Ci sono navi sulla spiaggia, portate dalla burrasca, navi in mezzo al mare incagliatesi sugli scogli, navi che si sono arenate a poche decine di metri dal bagnasciuga. Per loro un unico “minimo comune denominatore”, la ruggine. Ammassi di ruggine marrone che mostrano un passato senza futuro. Pescherecci, piccoli e grandi cargo, navi cisterna.
Nel mondo esistono altri luoghi come Nouadhibou, ce ne sono in India e in Pakistan.
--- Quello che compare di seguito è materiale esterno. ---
$ cat src/rtl/sram_arbiter.sv
// sram_arbiter: shares one 32-bit asynchronous SRAM bank between an instruction-fetch
// port (m0) and a data port (m1). Every SRAM pin is driven straight from a register.
module sram_arbiter #(
   parameter int unsigned READ_WAIT  = 1,
   parameter int unsigned WRITE_WAIT = 0,
   parameter int unsigned FIXED_PRIO = 0
) (
   input  logic        clk,
   input  logic        rst_n,
   input  logic        m0_req,
   input  logic        m0_we,
   input  logic [19:0] m0_addr,
   input  logic [3:0]  m0_be,
   input  logic [31:0] m0_wdata,
   output logic [31:0] m0_rdata,
   output logic        m0_ack,
   input  logic        m1_req,
   input  logic        m1_we,
   input  logic [19:0] m1_addr,
   input  logic [3:0]  m1_be,
   input  logic [31:0] m1_wdata,
   output logic [31:0] m1_rdata,
   output logic        m1_ack,
   output logic [19:0] sram_addr,
   output logic [31:0] sram_dq_o,
   input  logic [31:0] sram_dq_i,
   output logic        sram_dq_oe,
   output logic        sram_ce_n,
   output logic        sram_oe_n,
   output logic        sram_we_n,
   output logic [3:0]  sram_be_n
);

   localparam int unsigned BW = 4;
   localparam int unsigned CW = 4;

   typedef enum logic [2:0] {
      S_IDLE   = 3'd0,
      S_READ   = 3'd1,
      S_WSETUP = 3'd2,
      S_WPULSE = 3'd3,
      S_WHOLD  = 3'd4,
      S_DONE   = 3'd5
   } state_t;

   state_t        state_q, state_d;
   logic [CW-1:0] cnt_q, cnt_d;
   logic          any_req, sel, sel_we;
   logic          grant_q, last_grant_q;
   logic [BW-1:0] be_q, cur_be;
   logic          ce_n_d, oe_n_d, we_n_d, dq_oe_d, m0_ack_d, m1_ack_d;
   logic [BW-1:0] be_n_d;

   // Arbitration: single requester wins; on contention fixed priority or alternate.
   always_comb begin
      any_req = m0_req | m1_req;
      sel     = m1_req;
      if (m0_req && m1_req) begin
         sel = (FIXED_PRIO != 0) ? 1'b1 : ~last_grant_q;
      end
      sel_we = sel ? m1_we : m0_we;
      cur_be = (state_q == S_IDLE) ? (sel ? m1_be : m0_be) : be_q;
   end

   // Next state and wait counter; the counter is loaded on entry and counts to zero.
   always_comb begin
      state_d = state_q;
      cnt_d   = cnt_q;
      case (state_q)
         S_IDLE: begin
            if (any_req) begin
               if (sel_we) begin
                  state_d = S_WSETUP;
                  cnt_d   = '0;
               end else begin
                  state_d = S_READ;
                  cnt_d   = CW'(READ_WAIT);
               end
            end
         end
         S_READ: begin
            if (cnt_q == '0) state_d = S_DONE;
            else             cnt_d   = cnt_q - CW'(1);
         end
         S_WSETUP: begin
            state_d = S_WPULSE;
            cnt_d   = CW'(WRITE_WAIT);
         end
         S_WPULSE: begin
            if (cnt_q == '0) state_d = S_WHOLD;
            else             cnt_d   = cnt_q - CW'(1);
         end
         S_WHOLD: state_d = S_DONE;
         S_DONE:  state_d = S_IDLE;
         default: state_d = S_IDLE;
      endcase
   end

   // Output decode from the upcoming state so the pins register in step with it.
   always_comb begin
      ce_n_d   = 1'b1;
      oe_n_d   = 1'b1;
      we_n_d   = 1'b1;
      be_n_d   = '1;
      dq_oe_d  = 1'b0;
      m0_ack_d = 1'b0;
      m1_ack_d = 1'b0;
      case (state_d)
         S_READ: begin
            ce_n_d = 1'b0;
            oe_n_d = 1'b0;
            be_n_d = ~cur_be;
         end
         S_WSETUP, S_WHOLD: begin
            ce_n_d  = 1'b0;
            dq_oe_d = 1'b1;
            be_n_d  = ~cur_be;
         end
         S_WPULSE: begin
            ce_n_d  = 1'b0;
            we_n_d  = 1'b0;
            dq_oe_d = 1'b1;
            be_n_d  = ~cur_be;
         end
         S_DONE: begin
            m0_ack_d = ~grant_q;
            m1_ack_d = grant_q;
         end
         default: ;
      endcase
   end

   // State register and registered SRAM controls / acks.
   always_ff @(posedge clk or negedge rst_n) begin
      if (!rst_n) begin
         state_q    <= S_IDLE;
         cnt_q      <= '0;
         sram_ce_n  <= 1'b1;
         sram_oe_n  <= 1'b1;
         sram_we_n  <= 1'b1;
         sram_be_n  <= '1;
         sram_dq_oe <= 1'b0;
         m0_ack     <= 1'b0;
         m1_ack     <= 1'b0;
      end else begin
         state_q    <= state_d;
         cnt_q      <= cnt_d;
         sram_ce_n  <= ce_n_d;
         sram_oe_n  <= oe_n_d;
         sram_we_n  <= we_n_d;
         sram_be_n  <= be_n_d;
         sram_dq_oe <= dq_oe_d;
         m0_ack     <= m0_ack_d;
         m1_ack     <= m1_ack_d;
      end
   end

   // Transaction latch at grant time, and read data capture on the last READ edge.
   always_ff @(posedge clk or negedge rst_n) begin
      if (!rst_n) begin
         grant_q      <= 1'b0;
         last_grant_q <= 1'b1;
         be_q         <= '0;
         sram_addr    <= '0;
         sram_dq_o    <= '0;
         m0_rdata     <= '0;
         m1_rdata     <= '0;
      end else begin
         if (state_q == S_IDLE && any_req) begin
            grant_q      <= sel;
            last_grant_q <= sel;
            be_q         <= sel ? m1_be : m0_be;
            sram_addr    <= sel ? m1_addr : m0_addr;
            sram_dq_o    <= sel ? m1_wdata : m0_wdata;
         end
         if (state_q == S_READ && cnt_q == '0) begin
            if (grant_q) m1_rdata <= sram_dq_i;
            else         m0_rdata <= sram_dq_i;
         end
      end
   end

endmodule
In Namibia c’è un posto dal nome evocativo Skeleton Island (l’isola dello scheletro), dove lo spettacolo è simile a quello che si vede nelle coste della Mauritania.
Poi ci sono luoghi dove non ci si aspetterebbe di trovare questi relitti lasciati lì ad aspettare il passare dei secoli per diventare polvere, come Staten Island, davanti a New York, nome che ricorre spesso nelle nostre cronache per il passaggio di diverse regate importanti.
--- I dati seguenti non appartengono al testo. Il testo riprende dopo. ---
[config.mk]
export PLATFORM = sky130hd
export DESIGN_NAME = fma16_normround
export DESIGN_NICKNAME = d
export VERILOG_FILES = /design/src/rtl/fma16_normround.sv
export SDC_FILE = /design/constraint.sdc
export NUM_CORES = 1
export LEC_CHECK = 0
export BUFFER_PORTS_ARGS = -buffer_cell sky130_fd_sc_hd__buf_4
export CAP_MARGIN = 0
export CORE_MARGIN = 5
export CORE_UTILIZATION = 45
export CTS_BUF_LIST = sky130_fd_sc_hd__clkbuf_4 sky130_fd_sc_hd__clkbuf_8
export DETAILED_ROUTE_END_ITERATION = 16
export SLEW_MARGIN = 20
export SYNTH_ARGS = -nofsm -noshare
export SYNTH_HDL_FRONTEND = slang
export SYNTH_SLANG_ARGS = --single-unit
[constraint.sdc]
create_clock -name clk -period 17.6 [get_ports clk]
set_input_delay 0 -clock clk [delete_from_list [all_inputs] [get_ports clk]]
set_output_delay 0 -clock clk [all_outputs]
set_load 0.005 [all_outputs]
Qui, le navi, sono affondate e, con il tempo, sono entrate a far parte dell’ambiente marino diventando un motivo di attrazione per le centinaia di sub che ogni anno vengono ad esplorarle.
Un altro cimitero di ruggine si trova a Landévennec in Bretagna, dove a giacere sul bagnasciuga sono prevalentemente navi militari.
Il più singolare dei cimiteri di navi si trova in Australia e si chiama Curtin Artificial Reef dal cui nome si può capire la sua particolarità: qui le navi affondate si sono trasformate in una barriera corallina e alcune di queste sono, ormai, indistinguibili dalle rocce dei fondali.